--- Data provided Enclosed Below ---

**src/rtl/tgarle_pkg.sv**
```systemverilog
`default_nettype none
// ----------------------------------------------------------------------------
// TGA RLE decoder package
// Shared widths, header byte fields, register indexes and the staged item.
// ----------------------------------------------------------------------------
package tgarle_pkg;

	localparam int COUNT_BITS_DEF = 24;
	localparam int PIXEL_TOTAL_W  = 25;
	localparam int CFG_DATA_W     = PIXEL_TOTAL_W;
	localparam int CFG_INDEX_W    = 1;
	localparam int INDEX_W        = 24;
	localparam int VALUE_W        = 32;
	localparam int COUNT_W        = 8;

	// Packet header byte: bit 7 marks a run, the low seven bits hold length - 1.
	localparam int       RUN_FLAG_BIT = 7;
	localparam bit [6:0] LEN_MASK     = 7'h7f;

	typedef enum logic [CFG_INDEX_W-1:0] {
		REG_PIXEL_TOTAL = 1'b0,
		REG_FOUR_BYTE   = 1'b1
	} reg_idx_t;

	// One request held in the input register.
	typedef struct packed {
		logic       valid;
		logic [7:0] data_byte;
		logic       image_start;
	} in_item_t;

endpackage : tgarle_pkg
`default_nettype wire

```
**src/rtl/tga_rle_pixel_decoder.sv**
```systemverilog
`default_nettype none
// ----------------------------------------------------------------------------
// TGA run-length pixel decoder
// Turns the compressed pixel byte stream of a TGA image into pixel results.
// ----------------------------------------------------------------------------
// The block takes one stream byte per clock cycle while no result waits
// under stall, and gives at most one result for each byte: a result
// appears with the byte that completes a pixel. An accepted request sits
// in the input register, is decoded against the packet state and lands in
// the result register, from which its result is offered. The packet state
// update as each byte is taken is what sets the rate of one byte per
// cycle. A result that waits under stall holds the request behind it in
// the input register, and the input stalls while both registers are full;
// a result taken in the same cycle as a new request arrives keeps the
// stream moving without a gap. Header bytes with bit 7 set start a run
// (one pixel repeated up to 128 times); others start a raw packet of
// literal pixels. The pixel count stops at pixel_total (zero acts as one);
// the result that reaches it raises image_done, and a packet that would
// run past it is clipped and raises overrun_error. Bytes after that are
// dropped until a request with image_start set. Registers are to be
// written only while no request is in flight.
// ----------------------------------------------------------------------------
module tga_rle_pixel_decoder
	import tgarle_pkg::*;
#(
	parameter int COUNT_BITS = COUNT_BITS_DEF
) (
	input  wire logic                   clk,
	input  wire logic                   arst_n,
	input  wire logic                   cfg_wr_en,
	input  wire logic [CFG_INDEX_W-1:0] cfg_index,
	input  wire logic [CFG_DATA_W-1:0]  cfg_data,
	input  wire logic                   in_valid,
	output logic                        in_stall,
	input  wire logic [7:0]             data_byte,
	input  wire logic                   image_start,
	output logic                        out_valid,
	input  wire logic                   out_stall,
	output logic [INDEX_W-1:0]          first_index,
	output logic [VALUE_W-1:0]          pixel_value,
	output logic [COUNT_W-1:0]          repeat_count,
	output logic                        image_done,
	output logic                        overrun_error
);

	in_item_t item_s1;
	logic     take;

	// Input register: holds one request, stalls only while it cannot move on.
	tgarle_in_reg u_in_reg (
		.clk         (clk),
		.arst_n      (arst_n),
		.in_valid    (in_valid),
		.in_stall    (in_stall),
		.data_byte   (data_byte),
		.image_start (image_start),
		.take        (take),
		.item_s1     (item_s1)
	);

	// Decode stage and result register.
	tgarle_decode #(
		.COUNT_BITS (COUNT_BITS)
	) u_decode (
		.clk           (clk),
		.arst_n        (arst_n),
		.cfg_wr_en     (cfg_wr_en),
		.cfg_index     (cfg_index),
		.cfg_data      (cfg_data),
		.item_s1       (item_s1),
		.take          (take),
		.out_valid     (out_valid),
		.out_stall     (out_stall),
		.first_index   (first_index),
		.pixel_value   (pixel_value),
		.repeat_count  (repeat_count),
		.image_done    (image_done),
		.overrun_error (overrun_error)
	);

endmodule : tga_rle_pixel_decoder
`default_nettype wire

```
**src/rtl/tgarle_in_reg.sv**
```systemverilog
`default_nettype none
// ----------------------------------------------------------------------------
// TGA RLE input register
// Holds one accepted byte request until the decode stage takes it.
// ----------------------------------------------------------------------------
module tgarle_in_reg
	import tgarle_pkg::*;
(
	input  wire logic       clk,
	input  wire logic       arst_n,
	input  wire logic       in_valid,
	output logic            in_stall,
	input  wire logic [7:0] data_byte,
	input  wire logic       image_start,
	input  wire logic       take,
	output in_item_t        item_s1
);

	logic       valid_s1;
	logic [7:0] byte_s1;
	logic       start_s1;
	logic       accept;

	assign in_stall = valid_s1 & ~take;
	assign accept   = in_valid & ~in_stall;

	always_ff @(posedge clk or negedge arst_n) begin
		if (!arst_n) begin
			valid_s1 <= 1'b0;
		end else begin
			valid_s1 <= accept | (valid_s1 & ~take);
		end
	end

	always_ff @(posedge clk) begin
		if (accept) begin
			byte_s1  <= data_byte;
			start_s1 <= image_start;
		end
	end

	assign item_s1 = '{valid: valid_s1, data_byte: byte_s1, image_start: start_s1};

endmodule : tgarle_in_reg
`default_nettype wire

```
**src/rtl/tgarle_decode.sv**
```systemverilog
`default_nettype none
// ----------------------------------------------------------------------------
// TGA RLE decode stage
// Packet state, pixel assembly, clipping against the total and the result
// register, plus the two configuration registers.
// ----------------------------------------------------------------------------
module tgarle_decode
	import tgarle_pkg::*;
#(
	parameter int COUNT_BITS = COUNT_BITS_DEF
) (
	input  wire logic                  clk,
	input  wire logic                  arst_n,
	input  wire logic                  cfg_wr_en,
	input  wire logic [CFG_INDEX_W-1:0] cfg_index,
	input  wire logic [CFG_DATA_W-1:0] cfg_data,
	input  wire in_item_t              item_s1,
	output logic                       take,
	output logic                       out_valid,
	input  wire logic                  out_stall,
	output logic [INDEX_W-1:0]         first_index,
	output logic [VALUE_W-1:0]         pixel_value,
	output logic [COUNT_W-1:0]         repeat_count,
	output logic                       image_done,
	output logic                       overrun_error
);

	localparam int CW = COUNT_BITS + 1;
	localparam int TW = (CW > PIXEL_TOTAL_W) ? CW : PIXEL_TOTAL_W;

	// Configuration
	logic [PIXEL_TOTAL_W-1:0] pixel_total_q;
	logic                     four_byte_q;

	// Packet and image state
	logic          expect_header_q;
	logic          is_run_q;
	logic [7:0]    left_q;
	logic [1:0]    bip_q;
	logic [23:0]   color_q;
	logic [CW-1:0] counter_q;
	logic          finished_q;

	// Result register
	logic               out_valid_q;
	logic [INDEX_W-1:0] index_q;
	logic [VALUE_W-1:0] value_q;
	logic [COUNT_W-1:0] count_q;
	logic               done_q;
	logic               overrun_q;

	logic          out_free;
	logic [TW-1:0] tot_wide;
	logic [TW-1:0] cap_wide;
	logic [CW-1:0] total;

	// Next-state view
	logic          cur_eh, cur_run, cur_fin;
	logic [7:0]    cur_left;
	logic [1:0]    cur_bip;
	logic [23:0]   cur_color;
	logic [CW-1:0] cur_cnt;
	logic          nxt_eh, nxt_run, nxt_fin;
	logic [7:0]    nxt_left;
	logic [1:0]    nxt_bip;
	logic [23:0]   nxt_color;
	logic [CW-1:0] nxt_cnt;
	logic          emit;
	logic [VALUE_W-1:0] res_value;
	logic [COUNT_W-1:0] res_count;
	logic          res_done;
	logic          res_overrun;
	logic [CW-1:0] remaining;
	logic [1:0]    last_pos;
	logic [7:0]    b;

	always_ff @(posedge clk or negedge arst_n) begin
		if (!arst_n) begin
			pixel_total_q <= PIXEL_TOTAL_W'(1);
			four_byte_q   <= 1'b0;
		end else if (cfg_wr_en) begin
			unique case (reg_idx_t'(cfg_index))
				REG_PIXEL_TOTAL: pixel_total_q <= cfg_data;
				REG_FOUR_BYTE:   four_byte_q   <= cfg_data[0];
				default: ;
			endcase
		end
	end

	// A total of zero acts as one; above 1 << COUNT_BITS it saturates to that value.
	always_comb begin
		cap_wide = TW'(1) << COUNT_BITS;
		tot_wide = TW'(pixel_total_q);
		if (tot_wide == '0) begin
			tot_wide = TW'(1);
		end else if (tot_wide > cap_wide) begin
			tot_wide = cap_wide;
		end
		total = CW'(tot_wide);
	end

	assign out_free = ~out_valid_q | ~out_stall;
	assign take     = item_s1.valid & out_free;
	assign b        = item_s1.data_byte;
	assign last_pos = four_byte_q ? 2'd3 : 2'd2;

	always_comb begin
		// image_start clears the image state before the byte is looked at
		if (item_s1.image_start) begin
			cur_eh    = 1'b1;
			cur_run   = 1'b0;
			cur_left  = '0;
			cur_bip   = '0;
			cur_color = '0;
			cur_cnt   = '0;
			cur_fin   = 1'b0;
		end else begin
			cur_eh    = expect_header_q;
			cur_run   = is_run_q;
			cur_left  = left_q;
			cur_bip   = bip_q;
			cur_color = color_q;
			cur_cnt   = counter_q;
			cur_fin   = finished_q;
		end

		nxt_eh      = cur_eh;
		nxt_run     = cur_run;
		nxt_left    = cur_left;
		nxt_bip     = cur_bip;
		nxt_color   = cur_color;
		nxt_cnt     = cur_cnt;
		nxt_fin     = cur_fin;
		emit        = 1'b0;
		res_value   = '0;
		res_count   = '0;
		res_done    = 1'b0;
		res_overrun = 1'b0;
		remaining   = total - cur_cnt;

		if (cur_fin) begin
			// bytes after done are dropped
		end else if (cur_cnt >= total) begin
			// total was lowered below the count already reached
			nxt_fin = 1'b1;
		end else if (cur_eh) begin
			nxt_run   = b[RUN_FLAG_BIT];
			nxt_left  = {1'b0, b[6:0] & LEN_MASK} + 8'd1;
			nxt_eh    = 1'b0;
			nxt_bip   = '0;
			nxt_color = '0;
		end else if (cur_bip < last_pos) begin
			case (cur_bip)
				2'd0:    nxt_color = cur_color | {16'd0, b};
				2'd1:    nxt_color = cur_color | {8'd0, b, 8'd0};
				default: nxt_color = cur_color | {b, 16'd0};
			endcase
			nxt_bip = cur_bip + 2'd1;
		end else begin
			emit      = 1'b1;
			res_value = {8'd0, cur_color} | (VALUE_W'(b) << {cur_bip, 3'b000});
			if (cur_run) begin
				if (CW'(cur_left) > remaining) begin
					res_count   = remaining[COUNT_W-1:0];
					res_overrun = 1'b1;
				end else begin
					res_count = cur_left;
				end
				nxt_left = '0;
			end else begin
				res_count = COUNT_W'(1);
				nxt_left  = cur_left - 8'd1;
				res_overrun = (remaining == CW'(1)) && (nxt_left != '0);
			end
			nxt_cnt   = cur_cnt + CW'(res_count);
			res_done  = (nxt_cnt == total);
			nxt_bip   = '0;
			nxt_color = '0;
			if (nxt_left == '0) begin
				nxt_eh = 1'b1;
			end
			if (res_done) begin
				nxt_fin = 1'b1;
			end
		end
	end

	always_ff @(posedge clk or negedge arst_n) begin
		if (!arst_n) begin
			expect_header_q <= 1'b1;
			is_run_q        <= 1'b0;
			left_q          <= '0;
			bip_q           <= '0;
			color_q         <= '0;
			counter_q       <= '0;
			finished_q      <= 1'b0;
		end else if (take) begin
			expect_header_q <= nxt_eh;
			is_run_q        <= nxt_run;
			left_q          <= nxt_left;
			bip_q           <= nxt_bip;
			color_q         <= nxt_color;
			counter_q       <= nxt_cnt;
			finished_q      <= nxt_fin;
		end
	end

	always_ff @(posedge clk or negedge arst_n) begin
		if (!arst_n) begin
			out_valid_q <= 1'b0;
		end else if (out_free) begin
			out_valid_q <= take & emit;
		end
	end

	always_ff @(posedge clk) begin
		if (take && emit) begin
			index_q   <= INDEX_W'(cur_cnt);
			value_q   <= res_value;
			count_q   <= res_count;
			done_q    <= res_done;
			overrun_q <= res_overrun;
		end
	end

	assign out_valid     = out_valid_q;
	assign first_index   = index_q;
	assign pixel_value   = value_q;
	assign repeat_count  = count_q;
	assign image_done    = done_q;
	assign overrun_error = overrun_q;

endmodule : tgarle_decode
`default_nettype wire

```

--- End of Enclosed Data provided ---

● **What is required**
Tell how many lines of the data include the word "remaining", without any other words.

● **Response**
5